Data extract |
_ _ _

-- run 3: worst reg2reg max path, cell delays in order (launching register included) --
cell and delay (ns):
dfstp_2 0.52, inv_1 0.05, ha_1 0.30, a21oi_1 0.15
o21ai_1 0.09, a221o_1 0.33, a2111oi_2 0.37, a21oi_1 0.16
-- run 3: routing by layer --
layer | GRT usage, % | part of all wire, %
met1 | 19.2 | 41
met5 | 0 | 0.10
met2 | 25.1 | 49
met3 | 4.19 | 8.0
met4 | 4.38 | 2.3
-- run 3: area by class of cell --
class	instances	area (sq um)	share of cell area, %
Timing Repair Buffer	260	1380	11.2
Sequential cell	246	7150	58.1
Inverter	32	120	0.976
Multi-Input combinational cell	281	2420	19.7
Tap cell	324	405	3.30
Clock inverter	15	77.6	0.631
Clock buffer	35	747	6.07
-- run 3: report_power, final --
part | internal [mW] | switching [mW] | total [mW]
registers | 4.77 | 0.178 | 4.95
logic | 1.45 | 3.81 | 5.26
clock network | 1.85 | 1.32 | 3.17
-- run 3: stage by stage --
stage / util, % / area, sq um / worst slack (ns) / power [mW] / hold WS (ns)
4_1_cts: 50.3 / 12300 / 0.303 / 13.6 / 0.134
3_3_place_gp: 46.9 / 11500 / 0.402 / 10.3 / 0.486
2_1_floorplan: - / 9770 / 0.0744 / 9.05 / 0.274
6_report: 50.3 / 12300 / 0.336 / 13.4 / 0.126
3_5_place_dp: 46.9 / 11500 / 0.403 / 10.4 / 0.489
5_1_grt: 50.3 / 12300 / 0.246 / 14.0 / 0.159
## src/hw/rtl/svpwm_mmi_pkg.sv

```systemverilog
// ----------------------------------------------------------------------------
// SVPWM min-max injection package
// Shared widths, reset values, register indexes, transfer structs and
// fixed-point constant helpers.
// ----------------------------------------------------------------------------
`default_nettype none

package svpwm_mmi_pkg;

    localparam int FRAC_BITS_DEFAULT = 16;
    localparam int DATA_W            = 32;
    localparam int DUTY_W            = 17;
    localparam int BUS_LIM_W         = 31;
    localparam int RATIO_W           = 17;

    localparam logic [BUS_LIM_W-1:0] BUS_LIM_RESET   = 31'd3932160;
    localparam logic [RATIO_W-1:0]   DUTY_RATIO_RESET = 17'd62259;

    // Configuration register indexes.
    typedef enum logic [0:0] {
        CFG_BUS_LIMIT  = 1'b0,
        CFG_DUTY_RATIO = 1'b1
    } cfg_idx_t;

    // One queued item, already classified by the front end.
    typedef struct packed {
        logic signed [DATA_W-1:0] alpha;
        logic signed [DATA_W-1:0] beta;
        logic signed [DATA_W-1:0] bus;
        logic                     fault;
    } item_t;

    // One finished result.
    typedef struct packed {
        logic [DUTY_W-1:0]        duty_a;
        logic [DUTY_W-1:0]        duty_b;
        logic [DUTY_W-1:0]        duty_c;
        logic [DUTY_W-1:0]        duty_peak;
        logic                     bus_fault;
        logic                     was_limited;
        logic signed [DATA_W-1:0] limited_alpha;
        logic signed [DATA_W-1:0] limited_beta;
    } result_t;

    // sqrt(3)/2 rounded to nearest at f fraction bits.
    function automatic logic [31:0] q_sqrt3_2(input int f);
        logic [63:0] sum;
        logic [63:0] sh;
        sum = 64'd3719550787 + (64'd1 << (31 - f));
        sh  = sum >> (32 - f);
        return sh[31:0];
    endfunction

    // 1/sqrt(3) rounded to nearest at f fraction bits.
    function automatic logic [31:0] q_inv_sqrt3(input int f);
        logic [63:0] sum;
        logic [63:0] sh;
        sum = 64'd2479700525 + (64'd1 << (31 - f));
        sh  = sum >> (32 - f);
        return sh[31:0];
    endfunction

endpackage

`default_nettype wire

```

## src/hw/rtl/svpwm_mmi_div.sv

```systemverilog
// ----------------------------------------------------------------------------
// SVPWM power-of-two divider
// Restoring long division of 2^exp_bits by a positive 32-bit divisor, one
// quotient bit per cycle, with a sticky flag once the quotient reaches 2^62.
// ----------------------------------------------------------------------------
`default_nettype none

module svpwm_mmi_div #(
    parameter int FRAC_BITS = svpwm_mmi_pkg::FRAC_BITS_DEFAULT
) (
    input  wire logic                                  clk,
    input  wire logic                                  rst_n,
    input  wire logic                                  start,
    input  wire logic [$clog2(3*FRAC_BITS+1)-1:0]      exp_bits,
    input  wire logic [31:0]                           den,
    output logic [62:0]                                quot,
    output logic                                       sat,
    output logic                                       done
);

    localparam int EW = $clog2(3*FRAC_BITS+1);

    logic [31:0]   rem_reg;
    logic [31:0]   den_reg;
    logic [62:0]   quot_reg;
    logic          sat_reg;
    logic [EW-1:0] cnt_reg;
    logic          first_reg;
    logic          busy_reg;
    logic          done_reg;
    logic [32:0]   rem_sh;
    logic          ge;
    logic [32:0]   rem_next;
    logic [62:0]   quot_next;

    // One restoring step; the dividend has a single one at its top bit.
    always_comb
    begin
        rem_sh    = {rem_reg, first_reg};
        ge        = (rem_sh >= {1'b0, den_reg});
        rem_next  = ge ? (rem_sh - {1'b0, den_reg}) : rem_sh;
        quot_next = {quot_reg[61:0], ge};
    end

    always_ff @(posedge clk or negedge rst_n)
    begin
        if (!rst_n)
        begin
            busy_reg  <= 1'b0;
            done_reg  <= 1'b0;
            first_reg <= 1'b0;
            sat_reg   <= 1'b0;
            cnt_reg   <= '0;
        end
        else
        begin
            done_reg <= 1'b0;
            if (start)
            begin
                busy_reg  <= 1'b1;
                first_reg <= 1'b1;
                sat_reg   <= 1'b0;
                cnt_reg   <= exp_bits;
            end
            else if (busy_reg)
            begin
                first_reg <= 1'b0;
                sat_reg   <= sat_reg | quot_next[62];
                if (cnt_reg == '0)
                begin
                    busy_reg <= 1'b0;
                    done_reg <= 1'b1;
                end
                else
                begin
                    cnt_reg <= cnt_reg - 1'b1;
                end
            end
        end
    end

    // Datapath registers.
    always_ff @(posedge clk)
    begin
        if (start)
        begin
            rem_reg  <= '0;
            quot_reg <= '0;
            den_reg  <= den;
        end
        else if (busy_reg)
        begin
            rem_reg  <= rem_next[31:0];
            quot_reg <= quot_next;
        end
    end

    assign quot = quot_reg;
    assign sat  = sat_reg;
    assign done = done_reg;

endmodule

`default_nettype wire

```

## src/hw/rtl/svpwm_mmi_sqrt.sv

```systemverilog
// ----------------------------------------------------------------------------
// SVPWM integer square root
// Floor square root of a 62-bit radicand, one result bit per cycle.
// ----------------------------------------------------------------------------
`default_nettype none

module svpwm_mmi_sqrt (
    input  wire logic        clk,
    input  wire logic        rst_n,
    input  wire logic        start,
    input  wire logic [61:0] rad,
    output logic [30:0]      root,
    output logic             done
);

    logic [63:0] v_reg;
    logic [63:0] r_reg;
    logic [63:0] bit_reg;
    logic        busy_reg;
    logic        done_reg;
    logic [63:0] trial;
    logic        ge;
    logic [63:0] v_next;
    logic [63:0] r_next;

    // One digit-by-digit step.
    always_comb
    begin
        trial  = r_reg + bit_reg;
        ge     = (v_reg >= trial);
        v_next = ge ? (v_reg - trial) : v_reg;
        r_next = ge ? ((r_reg >> 1) + bit_reg) : (r_reg >> 1);
    end

    always_ff @(posedge clk or negedge rst_n)
    begin
        if (!rst_n)
        begin
            busy_reg <= 1'b0;
            done_reg <= 1'b0;
        end
        else
        begin
            done_reg <= 1'b0;
            if (start)
            begin
                busy_reg <= 1'b1;
            end
            else if (busy_reg && bit_reg[0])
            begin
                busy_reg <= 1'b0;
                done_reg <= 1'b1;
            end
        end
    end

    // Datapath registers.
    always_ff @(posedge clk)
    begin
        if (start)
        begin
            v_reg   <= {2'b00, rad};
            r_reg   <= '0;
            bit_reg <= 64'd1 << 62;
        end
        else if (busy_reg)
        begin
            v_reg   <= v_next;
            r_reg   <= r_next;
            bit_reg <= bit_reg >> 2;
        end
    end

    assign root = r_reg[30:0];
    assign done = done_reg;

endmodule

`default_nettype wire

```

## src/hw/rtl/svpwm_mmi_back.sv

```systemverilog
// ----------------------------------------------------------------------------
// SVPWM back end
// Sequencer around one shared multiplier, the divider and the square root
// unit: vector limiting, inverse Clarke, bus normalization, min-max
// injection, clipping and the result register.
// ----------------------------------------------------------------------------
`default_nettype none

module svpwm_mmi_back #(
    parameter int FRAC_BITS = svpwm_mmi_pkg::FRAC_BITS_DEFAULT
) (
    input  wire logic                                clk,
    input  wire logic                                rst_n,
    input  wire logic                                q_valid,
    input  wire svpwm_mmi_pkg::item_t                q_item,
    output logic                                     q_take,
    input  wire logic [svpwm_mmi_pkg::RATIO_W-1:0]   limit_ratio,
    output logic                                     out_valid,
    input  wire logic                                out_ready,
    output svpwm_mmi_pkg::result_t                   result
);

    localparam int EW = $clog2(3*FRAC_BITS+1);
    localparam logic signed [31:0] K_ONE      = 32'sd1 <<< FRAC_BITS;
    localparam logic signed [31:0] K_HALF     = 32'sd1 <<< (FRAC_BITS - 1);
    localparam logic signed [31:0] K_NHALF    = -K_HALF;
    localparam logic signed [31:0] K_SQRT3_2  = svpwm_mmi_pkg::q_sqrt3_2(FRAC_BITS);
    localparam logic signed [31:0] K_NSQRT3_2 = -K_SQRT3_2;
    localparam logic signed [31:0] K_INV_SQ3  = svpwm_mmi_pkg::q_inv_sqrt3(FRAC_BITS);
    localparam logic signed [31:0] K_MAXPOS   = 32'sh7FFF_FFFF;
    localparam logic [EW-1:0]      EXP_RECIP  = EW'(2*FRAC_BITS);
    localparam logic [EW-1:0]      EXP_ISQRT  = EW'(3*FRAC_BITS);

    typedef enum logic [4:0] {
        S_IDLE, S_AA, S_BB, S_LT, S_LR, S_LSQ, S_CMP, S_IDIV, S_ISQ,
        S_SC, S_SA, S_SB, S_RDIV, S_HA, S_VA, S_S1, S_VB, S_S2, S_VC,
        S_MM, S_OFF, S_DUTY, S_PEAK
    } state_t;

    state_t                  state_reg;
    state_t                  state_next;
    logic signed [31:0]      a_reg;
    logic signed [31:0]      b_reg;
    logic signed [31:0]      bus_reg;
    logic                    fault_reg;
    logic                    limited_reg;
    logic signed [31:0]      mag_reg;
    logic signed [31:0]      lim_reg;
    logic signed [31:0]      isq_reg;
    logic signed [31:0]      ib_reg;
    logic signed [31:0]      ha_reg;
    logic signed [31:0]      tmp_reg;
    logic signed [31:0]      va_reg;
    logic signed [31:0]      vb_reg;
    logic signed [31:0]      vc_reg;
    logic                    out_valid_reg;
    svpwm_mmi_pkg::result_t  out_reg;

    logic signed [31:0]      mul_x;
    logic signed [31:0]      mul_y;
    logic signed [63:0]      mul_full;
    logic signed [31:0]      mul_res;
    logic                    over;
    logic                    mag_pos;
    logic                    div_start;
    logic [EW-1:0]           div_exp;
    logic [31:0]             div_den;
    logic [62:0]             div_quot;
    logic                    div_sat;
    logic                    div_done;
    logic                    sqrt_start;
    logic [30:0]             sqrt_root;
    logic                    sqrt_done;
    logic signed [31:0]      mn;
    logic signed [31:0]      mx;
    logic signed [31:0]      pk;
    logic                    out_free;
    svpwm_mmi_pkg::result_t  res_next;

    // Clip a duty to the range zero to one.
    function automatic logic signed [31:0] clip01(input logic signed [31:0] v);
        logic signed [31:0] r;
        r = v;
        if (v < 0)
        begin
            r = '0;
        end
        else if (v > K_ONE)
        begin
            r = K_ONE;
        end
        return r;
    endfunction

    // Shared multiplier operand selection.
    always_comb
    begin
        mul_x = a_reg;
        mul_y = a_reg;
        case (state_reg)
            S_AA:  begin mul_x = a_reg;      mul_y = a_reg;   end
            S_BB:  begin mul_x = b_reg;      mul_y = b_reg;   end
            S_LT:  begin mul_x = bus_reg;    mul_y = K_INV_SQ3; end
            S_LR:  begin mul_x = lim_reg;    mul_y = 32'($unsigned(limit_ratio)); end
            S_LSQ: begin mul_x = lim_reg;    mul_y = lim_reg; end
            S_SC:  begin mul_x = lim_reg;    mul_y = isq_reg; end
            S_SA:  begin mul_x = a_reg;      mul_y = tmp_reg; end
            S_SB:  begin mul_x = b_reg;      mul_y = tmp_reg; end
            S_HA:  begin mul_x = K_NHALF;    mul_y = a_reg;   end
            S_VA:  begin mul_x = a_reg;      mul_y = ib_reg;  end
            S_S1:  begin mul_x = K_SQRT3_2;  mul_y = b_reg;   end
            S_VB:  begin mul_x = tmp_reg;    mul_y = ib_reg;  end
            S_S2:  begin mul_x = K_NSQRT3_2; mul_y = b_reg;   end
            S_VC:  begin mul_x = tmp_reg;    mul_y = ib_reg;  end
            S_OFF: begin mul_x = tmp_reg;    mul_y = K_NHALF; end
            default: begin mul_x = a_reg;    mul_y = a_reg;   end
        endcase
    end

    assign mul_full = mul_x * mul_y;
    assign mul_res  = mul_full[FRAC_BITS +: 32];

    // Limit test and unit starts.
    assign over    = (mag_reg > tmp_reg);
    assign mag_pos = !mag_reg[31] && (mag_reg != '0);

    always_comb
    begin
        div_start = 1'b0;
        div_exp   = EXP_RECIP;
        div_den   = bus_reg;
        if (state_reg == S_CMP)
        begin
            if (over)
            begin
                div_start = mag_pos;
                div_exp   = EXP_ISQRT;
                div_den   = mag_reg;
            end
            else
            begin
                div_start = 1'b1;
            end
        end
        else if (state_reg == S_SB)
        begin
            div_start = 1'b1;
        end
    end

    assign sqrt_start = (state_reg == S_IDIV) && div_done && !div_sat;

    // Min and max of the three normalized phases.
    always_comb
    begin
        mn = (va_reg < vb_reg) ? va_reg : vb_reg;
        mn = (vc_reg < mn) ? vc_reg : mn;
        mx = (va_reg > vb_reg) ? va_reg : vb_reg;
        mx = (vc_reg > mx) ? vc_reg : mx;
        pk = (vb_reg > vc_reg) ? vb_reg : vc_reg;
        pk = (va_reg > pk) ? va_reg : pk;
    end

    // Result assembly.
    assign out_free = !out_valid_reg || out_ready;
    always_comb
    begin
        res_next.duty_a        = va_reg[svpwm_mmi_pkg::DUTY_W-1:0];
        res_next.duty_b        = vb_reg[svpwm_mmi_pkg::DUTY_W-1:0];
        res_next.duty_c        = vc_reg[svpwm_mmi_pkg::DUTY_W-1:0];
        res_next.duty_peak     = pk[svpwm_mmi_pkg::DUTY_W-1:0];
        res_next.bus_fault     = 1'b0;
        res_next.was_limited   = limited_reg;
        res_next.limited_alpha = a_reg;
        res_next.limited_beta  = b_reg;
        if (fault_reg)
        begin
            res_next               = '0;
            res_next.bus_fault     = 1'b1;
        end
    end

    // Sequencer next state.
    always_comb
    begin
        state_next = state_reg;
        q_take     = 1'b0;
        case (state_reg)
            S_IDLE:
            begin
                if (q_valid)
                begin
                    q_take     = 1'b1;
                    state_next = q_item.fault ? S_PEAK : S_AA;
                end
            end
            S_AA:   state_next = S_BB;
            S_BB:   state_next = S_LT;
            S_LT:   state_next = S_LR;
            S_LR:   state_next = S_LSQ;
            S_LSQ:  state_next = S_CMP;
            S_CMP:
            begin
                if (!over)
                begin
                    state_next = S_RDIV;
                end
                else if (mag_pos)
                begin
                    state_next = S_IDIV;
                end
                else
                begin
                    state_next = S_SC;
                end
            end
            S_IDIV:
            begin
                if (div_done)
                begin
                    state_next = div_sat ? S_SC : S_ISQ;
                end
            end
            S_ISQ:
            begin
                if (sqrt_done)
                begin
                    state_next = S_SC;
                end
            end
            S_SC:   state_next = S_SA;
            S_SA:   state_next = S_SB;
            S_SB:   state_next = S_RDIV;
            S_RDIV:
            begin
                if (div_done)
                begin
                    state_next = S_HA;
                end
            end
            S_HA:   state_next = S_VA;
            S_VA:   state_next = S_S1;
            S_S1:   state_next = S_VB;
            S_VB:   state_next = S_S2;
            S_S2:   state_next = S_VC;
            S_VC:   state_next = S_MM;
            S_MM:   state_next = S_OFF;
            S_OFF:  state_next = S_DUTY;
            S_DUTY: state_next = S_PEAK;
            S_PEAK:
            begin
                if (out_free)
                begin
                    state_next = S_IDLE;
                end
            end
            default: state_next = S_IDLE;
        endcase
    end

    // State, output handshake and result register.
    always_ff @(posedge clk or negedge rst_n)
    begin
        if (!rst_n)
        begin
            state_reg     <= S_IDLE;
            out_valid_reg <= 1'b0;
            out_reg       <= '0;
        end
        else
        begin
            state_reg <= state_next;
            if ((state_reg == S_PEAK) && out_free)
            begin
                out_valid_reg <= 1'b1;
                out_reg       <= res_next;
            end
            else if (out_ready)
            begin
                out_valid_reg <= 1'b0;
            end
        end
    end

    // Datapath registers.
    always_ff @(posedge clk)
    begin
        case (state_reg)
            S_IDLE:
            begin
                a_reg       <= q_item.alpha;
                b_reg       <= q_item.beta;
                bus_reg     <= q_item.bus;
                fault_reg   <= q_item.fault;
                limited_reg <= 1'b0;
            end
            S_AA:  mag_reg <= mul_res;
            S_BB:  mag_reg <= mag_reg + mul_res;
            S_LT:  lim_reg <= mul_res;
            S_LR:  lim_reg <= mul_res;
            S_LSQ: tmp_reg <= mul_res;
            S_CMP:
            begin
                limited_reg <= over;
                isq_reg     <= K_MAXPOS;
            end
            S_IDIV:
            begin
                isq_reg <= K_MAXPOS;
            end
            S_ISQ:
            begin
                isq_reg <= {1'b0, sqrt_root};
            end
            S_SC:  tmp_reg <= mul_res;
            S_SA:  a_reg   <= mul_res;
            S_SB:  b_reg   <= mul_res;
            S_RDIV: ib_reg <= div_quot[31:0];
            S_HA:  ha_reg  <= mul_res;
            S_VA:  va_reg  <= mul_res;
            S_S1:  tmp_reg <= ha_reg + mul_res;
            S_VB:  vb_reg  <= mul_res;
            S_S2:  tmp_reg <= ha_reg + mul_res;
            S_VC:  vc_reg  <= mul_res;
            S_MM:  tmp_reg <= mn + mx;
            S_OFF: tmp_reg <= mul_res;
            S_DUTY:
            begin
                va_reg <= clip01(va_reg + tmp_reg + K_HALF);
                vb_reg <= clip01(vb_reg + tmp_reg + K_HALF);
                vc_reg <= clip01(vc_reg + tmp_reg + K_HALF);
            end
            default: tmp_reg <= tmp_reg;
        endcase
    end

    assign out_valid = out_valid_reg;
    assign result    = out_reg;

    svpwm_mmi_div #(
        .FRAC_BITS (FRAC_BITS)
    ) u_div (
        .clk      (clk),
        .rst_n    (rst_n),
        .start    (div_start),
        .exp_bits (div_exp),
        .den      (div_den),
        .quot     (div_quot),
        .sat      (div_sat),
        .done     (div_done)
    );

    svpwm_mmi_sqrt u_sqrt (
        .clk   (clk),
        .rst_n (rst_n),
        .start (sqrt_start),
        .rad   (div_quot[61:0]),
        .root  (sqrt_root),
        .done  (sqrt_done)
    );

endmodule

`default_nettype wire

```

_ _ _

What is expected |
Which of the lines above carry the string "square"? Copy every one.

Your solution |
// SVPWM integer square root
// Floor square root of a 62-bit radicand, one result bit per cycle.
// Sequencer around one shared multiplier, the divider and the square root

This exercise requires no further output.